**src/rtl/nor_burst_engine.sv**
```systemverilog
`default_nettype none
// nor_burst_engine: host byte-stream command engine sequencing timed NOR read/write/wait bursts.
// Rev 1.0
module nor_burst_engine #(
   parameter int ADDR_W = 23,
   parameter int DATA_W = 16,
   parameter int T_RD   = 4,
   parameter int T_WSU  = 2,
   parameter int T_WPW  = 4,
   parameter int T_WH   = 2,
   parameter int TMO_W  = 24
) (
   input  logic              mclk,
   input  logic              reset,
   input  logic              in_valid,
   input  logic [7:0]        in_data,
   output logic              in_ack,
   input  logic              out_space,
   output logic [7:0]        out_data,
   output logic              out_wr,
   output logic [ADDR_W-1:0] nor_a,
   output logic [DATA_W-1:0] nor_d_out,
   output logic              nor_d_oe,
   input  logic [DATA_W-1:0] nor_d_in,
   output logic              nor_ce_n,
   output logic              nor_oe_n,
   output logic              nor_we_n,
   output logic              nor_reset_n,
   output logic              nor_bus_oe,
   input  logic              nor_ready,
   output logic              busy
);
   localparam int A_BYTES = (ADDR_W + 7) / 8;
   localparam int D_BYTES = DATA_W / 8;
   localparam int TIM_W   = (TMO_W > 16) ? TMO_W : 16;

   typedef enum logic [3:0] {
      S_IDLE, S_ADDR, S_CNT, S_RD, S_RDOUT, S_WDATA, S_WSU, S_WPW, S_WH, S_WAIT
   } state_t;

   state_t            r_state, w_state_nx;
   logic [ADDR_W-1:0] r_a, w_a_nx, w_a_inc;
   logic [DATA_W-1:0] r_data, w_data_nx;
   logic [DATA_W-1:0] r_dout, w_dout_nx;
   logic [15:0]       r_count, w_count_nx, r_words, w_words_nx;
   logic [TIM_W-1:0]  r_tim, w_tim_nx;
   logic [2:0]        r_idx, w_idx_nx;
   logic              r_inc, w_inc_nx, r_tmo, w_tmo_nx, r_doe, w_doe_nx;
   logic              r_ce_n, w_ce_n_nx, r_oe_n, w_oe_n_nx, r_we_n, w_we_n_nx;
   logic              r_rst_n, w_rst_n_nx, r_bus_oe, w_bus_oe_nx;
   logic [7:0]        w_status;

   assign w_a_inc  = r_a + ADDR_W'(1);
   assign w_status = {r_bus_oe, ~r_rst_n, nor_ready, r_tmo, 1'b0,
                      (DATA_W == 32), (DATA_W == 16), 1'b1};

   always_ff @(posedge mclk or posedge reset) begin
      if (reset) begin
         r_state  <= S_IDLE;
         r_a      <= '0;
         r_data   <= '0;
         r_dout   <= '0;
         r_count  <= '0;
         r_words  <= '0;
         r_tim    <= '0;
         r_idx    <= '0;
         r_inc    <= 1'b0;
         r_tmo    <= 1'b0;
         r_doe    <= 1'b0;
         r_ce_n   <= 1'b1;
         r_oe_n   <= 1'b1;
         r_we_n   <= 1'b1;
         r_rst_n  <= 1'b0;
         r_bus_oe <= 1'b0;
      end else begin
         r_state  <= w_state_nx;
         r_a      <= w_a_nx;
         r_data   <= w_data_nx;
         r_dout   <= w_dout_nx;
         r_count  <= w_count_nx;
         r_words  <= w_words_nx;
         r_tim    <= w_tim_nx;
         r_idx    <= w_idx_nx;
         r_inc    <= w_inc_nx;
         r_tmo    <= w_tmo_nx;
         r_doe    <= w_doe_nx;
         r_ce_n   <= w_ce_n_nx;
         r_oe_n   <= w_oe_n_nx;
         r_we_n   <= w_we_n_nx;
         r_rst_n  <= w_rst_n_nx;
         r_bus_oe <= w_bus_oe_nx;
      end
   end

   always_comb begin
      w_state_nx  = r_state;
      w_a_nx      = r_a;
      w_data_nx   = r_data;
      w_dout_nx   = r_dout;
      w_count_nx  = r_count;
      w_words_nx  = r_words;
      w_tim_nx    = r_tim;
      w_idx_nx    = r_idx;
      w_inc_nx    = r_inc;
      w_tmo_nx    = r_tmo;
      w_doe_nx    = r_doe;
      w_ce_n_nx   = r_ce_n;
      w_oe_n_nx   = r_oe_n;
      w_we_n_nx   = r_we_n;
      w_rst_n_nx  = r_rst_n;
      w_bus_oe_nx = r_bus_oe;
      in_ack      = 1'b0;
      out_wr      = 1'b0;
      out_data    = 8'h00;
      // With no downstream space the whole engine freezes, NOR strobes included.
      if (out_space) begin
         case (r_state)
            S_IDLE: if (in_valid) begin
               in_ack   = 1'b1;
               w_inc_nx = in_data[0];
               w_idx_nx = '0;
               w_tim_nx = '0;
               case (in_data[7:4])
                  4'h0: case (in_data[3:0])
                     4'h1: begin out_wr = 1'b1; out_data = w_status; end
                     4'h2: w_bus_oe_nx = 1'b0;
                     4'h3: w_bus_oe_nx = 1'b1;
                     4'h4: w_rst_n_nx  = 1'b1;
                     4'h5: w_rst_n_nx  = 1'b0;
                     4'h6: w_state_nx  = S_ADDR;
                     4'h7: w_state_nx  = S_CNT;
                     default: ;
                  endcase
                  4'h1: begin
                     w_state_nx = S_RD;
                     w_words_nx = r_count;
                     w_ce_n_nx  = 1'b0;
                     w_oe_n_nx  = 1'b0;
                  end
                  4'h2: begin
                     w_state_nx = S_WDATA;
                     w_words_nx = r_count;
                  end
                  4'h3: begin
                     w_state_nx = S_WAIT;
                     w_tmo_nx   = 1'b0;
                  end
                  default: ;
               endcase
            end
            S_ADDR: if (in_valid) begin
               in_ack   = 1'b1;
               w_a_nx   = ADDR_W'({r_a, in_data});
               w_idx_nx = r_idx + 3'd1;
               if (r_idx == 3'(A_BYTES - 1)) w_state_nx = S_IDLE;
            end
            S_CNT: if (in_valid) begin
               in_ack     = 1'b1;
               w_count_nx = {r_count[7:0], in_data};
               w_idx_nx   = r_idx + 3'd1;
               if (r_idx == 3'd1) w_state_nx = S_IDLE;
            end
            S_RD: begin
               if (r_tim == TIM_W'(T_RD - 1)) begin
                  w_data_nx  = nor_d_in;
                  w_oe_n_nx  = 1'b1;
                  w_ce_n_nx  = 1'b1;
                  w_idx_nx   = '0;
                  w_state_nx = S_RDOUT;
               end else begin
                  w_tim_nx = r_tim + TIM_W'(1);
               end
            end
            S_RDOUT: begin
               out_wr    = 1'b1;
               out_data  = r_data[DATA_W-1 -: 8];
               w_data_nx = r_data << 8;
               w_idx_nx  = r_idx + 3'd1;
               if (r_idx == 3'(D_BYTES - 1)) begin
                  if (r_inc) w_a_nx = w_a_inc;
                  if (r_words == 16'd0) begin
                     w_state_nx = S_IDLE;
                  end else begin
                     w_words_nx = r_words - 16'd1;
                     w_tim_nx   = '0;
                     w_ce_n_nx  = 1'b0;
                     w_oe_n_nx  = 1'b0;
                     w_state_nx = S_RD;
                  end
               end
            end
            S_WDATA: if (in_valid) begin
               in_ack    = 1'b1;
               w_data_nx = DATA_W'({r_data, in_data});
               w_idx_nx  = r_idx + 3'd1;
               if (r_idx == 3'(D_BYTES - 1)) begin
                  w_dout_nx  = DATA_W'({r_data, in_data});
                  w_doe_nx   = 1'b1;
                  w_ce_n_nx  = 1'b0;
                  w_tim_nx   = '0;
                  w_state_nx = S_WSU;
               end
            end
            S_WSU: begin
               if (r_tim == TIM_W'(T_WSU - 1)) begin
                  w_we_n_nx  = 1'b0;
                  w_tim_nx   = '0;
                  w_state_nx = S_WPW;
               end else begin
                  w_tim_nx = r_tim + TIM_W'(1);
               end
            end
            S_WPW: begin
               if (r_tim == TIM_W'(T_WPW - 1)) begin
                  w_we_n_nx  = 1'b1;
                  w_tim_nx   = '0;
                  w_state_nx = S_WH;
               end else begin
                  w_tim_nx = r_tim + TIM_W'(1);
               end
            end
            S_WH: begin
               if (r_tim == TIM_W'(T_WH - 1)) begin
                  w_doe_nx  = 1'b0;
                  w_ce_n_nx = 1'b1;
                  if (r_inc) w_a_nx = w_a_inc;
                  if (r_words == 16'd0) begin
                     w_state_nx = S_IDLE;
                  end else begin
                     w_words_nx = r_words - 16'd1;
                     w_idx_nx   = '0;
                     w_state_nx = S_WDATA;
                  end
               end else begin
                  w_tim_nx = r_tim + TIM_W'(1);
               end
            end
            S_WAIT: begin
               if (nor_ready) begin
                  out_wr     = 1'b1;
                  out_data   = 8'h00;
                  if (r_inc) w_a_nx = w_a_inc;
                  w_state_nx = S_IDLE;
               end else if (&r_tim[TMO_W-1:0]) begin
                  out_wr     = 1'b1;
                  out_data   = 8'hFF;
                  w_tmo_nx   = 1'b1;
                  w_state_nx = S_IDLE;
               end else begin
                  w_tim_nx = r_tim + TIM_W'(1);
               end
            end
            default: w_state_nx = S_IDLE;
         endcase
      end
   end

   assign nor_a       = r_a;
   assign nor_d_out   = r_dout;
   assign nor_d_oe    = r_doe;
   assign nor_ce_n    = r_ce_n;
   assign nor_oe_n    = r_oe_n;
   assign nor_we_n    = r_we_n;
   assign nor_reset_n = r_rst_n;
   assign nor_bus_oe  = r_bus_oe;
   assign busy        = (r_state != S_IDLE);

endmodule
`default_nettype wire

```
**config.mk**
```make
export PLATFORM = sky130hd
export DESIGN_NAME = nor_burst_engine
export DESIGN_NICKNAME = d
export VERILOG_FILES = /design/src/rtl/nor_burst_engine.sv
export SDC_FILE = /design/constraint.sdc
export NUM_CORES = 1
export LEC_CHECK = 0
export BUFFER_PORTS_ARGS = -buffer_cell sky130_fd_sc_hd__buf_2
export CAP_MARGIN = 20
export CORE_AREA = 2 2 135 137
export DETAILED_ROUTE_END_ITERATION = 6
export DIE_AREA = 0 0 137 139
export PLACE_DENSITY = 0.66
export SYNTH_ARGS = -nofsm -noshare
export SYNTH_HDL_FRONTEND = slang
export SYNTH_SLANG_ARGS = --single-unit
```
**constraint.sdc**
```tcl
create_clock -name mclk -period 7.2 [get_ports mclk]
set_input_delay 1.08 -clock mclk [delete_from_list [all_inputs] [get_ports mclk]]
set_output_delay 1.08 -clock mclk [all_outputs]
set_load 0.01 [all_outputs]
```
### After elaboration in Yosys (flattened, before gate mapping)

Index checks and enable logic that the tools add are counted.
W data, S select, Z words.

| word-level totals | value |
|---|---|
| register bits | 126 |
| memories kept | 0 |
| ROM bits | 0 |
| output and inout bits | 56 |
| latch bits | 0 |
| input bits | 29 |
| word-level logic and storage cells | 198 |
| memory bits (writable) | 0 |

| cells by class | value |
|---|---|
| muxes and demuxes | 91 |
| shift-type cells | 0 |
| $lt $le $gt $ge | 0 |
| equal/unequal tests | 50 |
| add/subtract/negate cells | 4 |
| reductions and logical operators | 36 |
| div/mod/pow operators | 0 |
| bitwise logic cells | 1 |
| $mul | 0 |

Operators with widths:

| operator | number |
|---|---|
| $mux W24 | 11 |
| $pmux W24 S8 | 1 |
| $mux W23 | 5 |
| $mux W16 | 7 |
| $pmux W16 S3 | 2 |
| $pmux W23 S4 | 1 |
| $mux W4 | 14 |
| $mux W8 | 6 |
| $ne A2 B2 Y1 const B | 21 |
| $pmux W4 S10 | 1 |
| $eq A4 B3 Y1 const B | 8 |
| $add A24 B1 Y24 const B | 1 |
| $eq A24 B1 Y1 const B | 1 |
| $eq A24 B2 Y1 const B | 1 |
| $eq A4 B2 Y1 const B | 6 |
| $mux W1 | 24 |
| $pmux W8 S3 | 1 |
| $reduce_and A24 Y1 | 1 |
| $add A23 B1 Y23 const B | 1 |
| $mux W3 | 6 |
| $reduce_and A6 Y1 | 3 |
| $logic_not A16 Y1 | 1 |
| $pmux W4 S4 | 1 |
| $reduce_and A16 Y1 | 1 |
| other kinds (32) | 57 |

### Logic depth before layout (Yosys ltp)

Gate-level depths: netlist of the first run.

| logic depth | value |
|---|---|
| word-level depth | 6 |
| mapped depth | 12 |
| gate-level depth less buffers | 9 |

### Worst setup path after synthesis of the first run

No wires, ideal clock.

| path | value |
|---|---|
| kind | in2out |
| start | in in_data[4] |
| end | out out_data[4] |
| arrival time | 2.502 ns |
| cell stages on the path | 6 |
| buffers on the path | 1 |
| path slack | 3.618 ns |
| cells stage by stage | clkbuf_1 > nor3_1 > nand3_1 > nor4_1 > a22oi_1 > a21oi_1 |

| on the way | value |
|---|---|
| word-level cells in the longest chain between the ends | 5 |

Ends and longest elaborated chain:

| what | line | text |
|---|---|---|
| from (decl) | 16 | `input logic [7:0] in_data,` |
| $logic_not A4 Y1 | 123 | `case (in_data[7:4])` |
| $mux W8 | 123 |  |
| $mux W8 | 118 | `S_IDLE: if (in_valid) begin` |
| $pmux W8 S3 | 117 | `case (r_state)` |
| $mux W8 | 116 | `if (out_space) begin` |
| to (decl) | 19 | `output logic [7:0] out_data,` |

Every way passes these cells.

### Worst setup path in the final report of the first run

| path | value |
|---|---|
| start | reg r_state[0] |
| end | out out_data[5] |

| on the way | value |
|---|---|
| word-level cells in the longest chain between the ends | 3 |
| elaborated cells between the ends (all ways) | 5 |

Ends and longest elaborated chain:

| what | line | text |
|---|---|---|
| from (decl) | 41 | `state_t r_state, w_state_nx;` |
| from (signal assigned) | 76 | `r_state <= w_state_nx;` |
| $eq A4 B4 Y1, or another cell as far along | 117 |  |
| $pmux W8 S3 (*) | 117 |  |
| $mux W8 (*) | 116 |  |

Every way passes the cells marked *; elsewhere a longest branch is shown, timed or not.

==> results.ini, run 1 <==
[placed_design]
place.gp.congestion=0.877
place.port_buffers=84
dp_hpwl_um=13600
place_ws_ns=2.97

[synthesis]
synth_most_common_cell=dfrtp_1
ys_seq_area_frac=0.434
ys_seq_elements=126
syn_inst=846
synthTopCellsByCount=123 x dfrtp_1, 93 x a21oi_1, 85 x nand2_1
synthesis.area_mm2=0.00727
ys.flop_type=dfrtp_1
synth_edf_count=0
syn_nets=882
synth_area_leaders=dfrtp_1 42%, a21oi_1 6.4%, mux2_2 5.7%
netlist.area_leader.share=0.424
syn_area_per_cell_um2=8.59
yosysWarnings=0
yosys.area.top_type=dfrtp_1
ys_types=55
synthArstFlopShare=1.00

[worst_setup_path]
cp.arrival_ns=2.89
end_kind=primary output
cpMaxStageDelayCell=dfrtp_1
worstPathCellList=or2_2, nor2_1, nand3_1, nor4_1, buf_2, a22oi_1, a21oi_1, buf_2
cp.required_ns=6.12
cp_max_fo=26
path_class=flip-flop to primary output
max_stage_delay_ns=0.66
worst_path_most_repeated_cell=buf_2
worst_setup_path_start_kind=flip-flop

[floorplanning]
initial_core_util=0.411
io-pin-count=85
row_count=49
die-area_mm2=0.0190
core_area_mm2=0.0177
die_x_um=137
die_height_um=139

[sta]
min_period_ns=3.97
fmax_mhz=252
setup_viol=0
setup_slack_ns=3.23
skew_ns=0.0120
rsz0062_at_grt=false
finalSetupTns_ns=0
tightest_slew_ns=0.923
maxSlewHeadroom=0.383
hold_viol_final=0
period_share=0.551
slew_violations=0

[layout]
drive_gt1_frac=0.196
layout.nets=940
antenna_cells=0
syn2layout_area_growth_pct=16.1

[flow_run]
maxCapViolCount=0

[power_and_ir_drop]
cellLeakagePower_uw=0.00377
peakVddDrop_uv=195
powerDensity_mw_per_mm2=414

[routing]
remaining_drc_errors=0
wirelength_um=19700
vias=6554
drt_iter0_drc=542
ant_nets=0
firstDrtPassIters=5
avgViaCountPerCell=5.72
routedWlPerCell_um=17.2

[clock_network]
clock-sinks=126
cts_tree=built
h-tree-depth=4
cts_resized=0
cts_made_buffers=17
cts_setup_buffers=0
postCtsHoldBufs=0
clockBufferDepth=2
clockRootBuffer=clkbuf_16
clkLatencyLatePin_ns=0.42
path_clk_slew_ns=0.05

[global_route]
grt_pass1_wl_um=32000
grt_overflow=0
grt_pass1_vias=6063
grt_max_degree=73
grt_use_total=0.212
antenna_found_initial=0

[hold_path]
hold_path_class=flip-flop to flip-flop

[run_status]
outcome=finished clean

==> worst paths after layout <==
kind,to,slack (ns),startpoint,depth (start not counted)
worst max-delay path,out_data[5],3.23,r_state[0]$_DFFE_PP0P_,8
worst min register to register,nor_d_out[5]$_DFFE_PP0P_,0.47,nor_d_out[5]$_DFFE_PP0P_,2
worst min-delay path,nor_d_out[5]$_DFFE_PP0P_,0.47,nor_d_out[5]$_DFFE_PP0P_,2
min in group asynchronous,r_words[8]$_DFFE_PP0P_,0.77,reset,2
worst max register to register,r_tim[12]$_DFFE_PP0P_,3.80,r_words[0]$_DFFE_PP0P_,9
max in group asynchronous,nor_d_out[8]$_DFFE_PP0P_,5.05,reset,3
==> critical path: cells and delay by family, from the launching register on <==
| kind | cells | cell delay (ns) |
|---|---|---|
| buf+inv | 2 | 0.39 |
| compound gates | 2 | 0.25 |
| flops | 1 | 0.66 |
| simple gates | 4 | 1.18 |
==> routing by layer <==
layer / global-route usage / vias to the layer above / routed length, µm
met5: 0 / - / 0
met4: 0.0635 / 0 / 363
met2: 0.325 / 154 / 9240
met3: 0.0442 / 25 / 827
met1: 0.301 / 3160 / 9320
li1: - / 3215 / -
==> kinds of logic after synthesis <==
| family | Yosys count | synth area share |
|---|---|---|
| compound gates | 266 | 0.221 |
| flops | 126 | 0.434 |
| xor+xnor | 3 | 0.00362 |
| buf+inv | 77 | 0.0410 |
| fa+ha+maj | 7 | 0.0121 |
| mux | 46 | 0.0697 |
| simple gates | 321 | 0.218 |
==> power by group <==
part           switching (µW)  internal [µW]  leakage (µW)
Sequential                301            957       0.00158
Clock                     319            525      0.000279
Combinational             823            564       0.00191
==> placed cells by master, fill, tap and decap left out, types with 4 or more instances in the layout <==
master,instances
a31oi_1,7
nor2b_1,12
nor2_1,76
mux2i_1,9
dfrtp_1,123
clkbuf_16,17
or4_1,4
and2_1,6
nand3_1,30
or2_2,5
a21o_1,6
a22oi_1,18
clkinv_2,5
o22ai_1,18
or3_1,9
nand3b_1,5
nor4_1,13
ha_1,7
o31ai_1,11
mux2_2,37
a21oi_1,91
nor3_1,25
buf_4,10
o21ai_0,68
nand2b_1,11
nand2_1,85
inv_1,20
a2bb2oi_1,5
and3_1,18
a22o_1,19
nand4_1,7
buf_2,85
==> final cells by class <==
| type | count | area, µm² |
|---|---|---|
| Tap cell | 229 | 287 |
| Fill cell | 1732 | 9220 |
| Multi-Input combinational cell | 643 | 3840 |
| Timing Repair Buffer | 95 | 500 |
| Clock buffer | 21 | 460 |
| Clock inverter | 11 | 116 |
| Sequential cell | 126 | 3160 |
| Inverter | 21 | 81.3 |
==> sequential cells by signal, summed over array words and instances, names as in the netlist <==
signal and cells:
nor_we_n 1, r_data 16, nor_bus_oe 1, nor_a 23, nor_reset_n 1, nor_oe_n 1
r_count 16, r_state 4, r_words 16, nor_d_out 16, r_tim 24, nor_d_oe 1
nor_ce_n 1, r_idx 3, r_tmo 1, r_inc 1
==> metrics by stage <==
| stage | util | power, µW | std cells | hold slack, ns | cell area [µm²] |
|---|---|---|---|---|---|
| finish | 0.478 | 3490 | 1146 | 0.474 | 8440 |
| global route | 0.478 | 3760 | 1146 | 0.518 | 8440 |
| CTS | 0.478 | 3500 | 1145 | 0.484 | 8430 |
| detailed placement | 0.445 | 2640 | 1113 | 0.471 | 7860 |
| global placement | 0.445 | 2620 | 1113 | 0.465 | 7860 |
| floorplan | - | 2220 | 846 | 0.465 | 7270 |
Note: power is estimated with default switching activity, not from simulation.
==> run 2, diff against run 1 <==
==> constraint.sdc (replaced) <==
create_clock -name mclk -period 4.1 [get_ports mclk]
set_input_delay 0.615 -clock mclk [delete_from_list [all_inputs] [get_ports mclk]]
set_output_delay 0.615 -clock mclk [all_outputs]
set_load 0.01 [all_outputs]
==> run 2 against run 1 <==
Net effect:
- combinational power is 81% higher
- count of clock-buffer cells in the layout fell by 1
- critical endpoint is now out_data[6]
- first-iteration DRC count shrank 21%
- critical path type unchanged
- clock skew is 0.0011 ns lower
- sequential share of layout area down 0.35 points
- worst setup slack worse by 2.6 ns
- via count grew 0.92%
- register-to-register slack worse by 2.8 ns
- non-clock buffer count grew 5
- die area did not move
- final cell count grew 0.44%
- clock power increased by 81%
==> results.ini, run 2 (same netlist as run 1, synthesis figures left out) <==
[placed_design]
placed_area_mm2=0.00791
place.port_buffers=84
dp_hpwl_um=13800
place_ws_ns=1.01
place.gp.congestion=0.955

[routing]
remaining_drc_errors=0
ant_nets=0
avgViaCountPerCell=5.75
routedWlPerCell_um=17.5
vias=6614
firstDrtPassIters=5
wirelength_um=20200
drt_iter0_drc=428

[layout]
antenna_cells=0
final_common_cell=dfrtp_1
utilization=0.482
final_cell_area_mm2=0.00852
final_cell_mix=123 x dfrtp_1, 91 x a21oi_1, 85 x nand2_1
syn2layout_area_growth_pct=17.2
layout.nets=945
largest_reg_flops=24
regMostFlops=r_tim
drive_gt1_frac=0.203

[global_route]
antenna_found_initial=0
grt_max_degree=66
grt_overflow=0
grt_pass1_vias=6282
grt_pass1_wl_um=32900
grt_use_total=0.216

[power_and_ir_drop]
powerDensity_mw_per_mm2=731
p_total_uw=6220
cellLeakagePower_uw=0.00381
peakVddDrop_uv=356

[clock_network]
h-tree-depth=4
clockBufferDepth=2
postCtsHoldBufs=0
clockRootBuffer=clkbuf_16
cts_tree=built
cts_made_buffers=17
cts_setup_buffers=0
clock-sinks=126
clkLatencyLatePin_ns=0.43
cts_resized=0
path_clk_slew_ns=0.06

[sta]
min_period_ns=3.47
maxSlewHeadroom=0.417
setup_viol=0
tightest_slew_ns=0.852
fmax_mhz=288
setup_slack_ns=0.631
rsz0062_at_grt=false
skew_ns=0.0109
slew_violations=0
hold_viol_final=0
period_share=0.846
finalSetupTns_ns=0

[floorplanning]
initial_core_util=0.411
core_area_mm2=0.0177
io-pin-count=85
row_count=49
die_x_um=137
die_height_um=139
die-area_mm2=0.0190

[worst_setup_path]
path_class=flip-flop to primary output
cp_max_fo=27
end_kind=primary output
cp.required_ns=3.48
cp_top_family=simple AND/OR/NAND/NOR gates
crit_buf_inv=2
cp.arrival_ns=2.85
worstPathCellList=or2_2, nor2_1, nand3_1, nor4_1, buf_4, a22oi_1, a21oi_1, buf_2
cpMaxStageDelayCell=dfrtp_1
max_stage_delay_ns=0.66
worst_setup_path_start_kind=flip-flop

[flow_run]
maxCapViolCount=0

[hold_path]
hold_path_class=input port to async pin

[run_status]
outcome=finished clean

run 2: cell types whose count changed in the layout (fill, tap and decap cells not counted), sizes merged:
cell / previous run / this run
buf: 95 / 100
clkbuf: 21 / 20
clkinv: 5 / 6
run 2: path summary, 6_finish.rpt:
kind	start	end	slack, ns	cells past startpoint
worst max-delay path	r_state[2]$_DFFE_PP0P_	out_data[6]	0.63	8
worst min-delay path	reset	r_count[12]$_DFFE_PP0P_	0.33	2
worst max register to register	r_words[0]$_DFFE_PP0P_	r_tim[19]$_DFFE_PP0P_	0.96	9
worst min register to register	nor_d_out[2]$_DFFE_PP0P_	nor_d_out[2]$_DFFE_PP0P_	0.50	1
max in group asynchronous	reset	nor_we_n$_DFFE_PP1P_	2.90	3
min in group mclk	nor_d_in[9]	r_data[9]$_DFFE_PP0P_	0.49	3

————————

→ **Assigned task**
All lines in the records above with "longest" need to be found and copied.

→ **Task answer**
| word-level cells in the longest chain between the ends | 5 |
Ends and longest elaborated chain:
| word-level cells in the longest chain between the ends | 3 |
Ends and longest elaborated chain:
Every way passes the cells marked *; elsewhere a longest branch is shown, timed or not.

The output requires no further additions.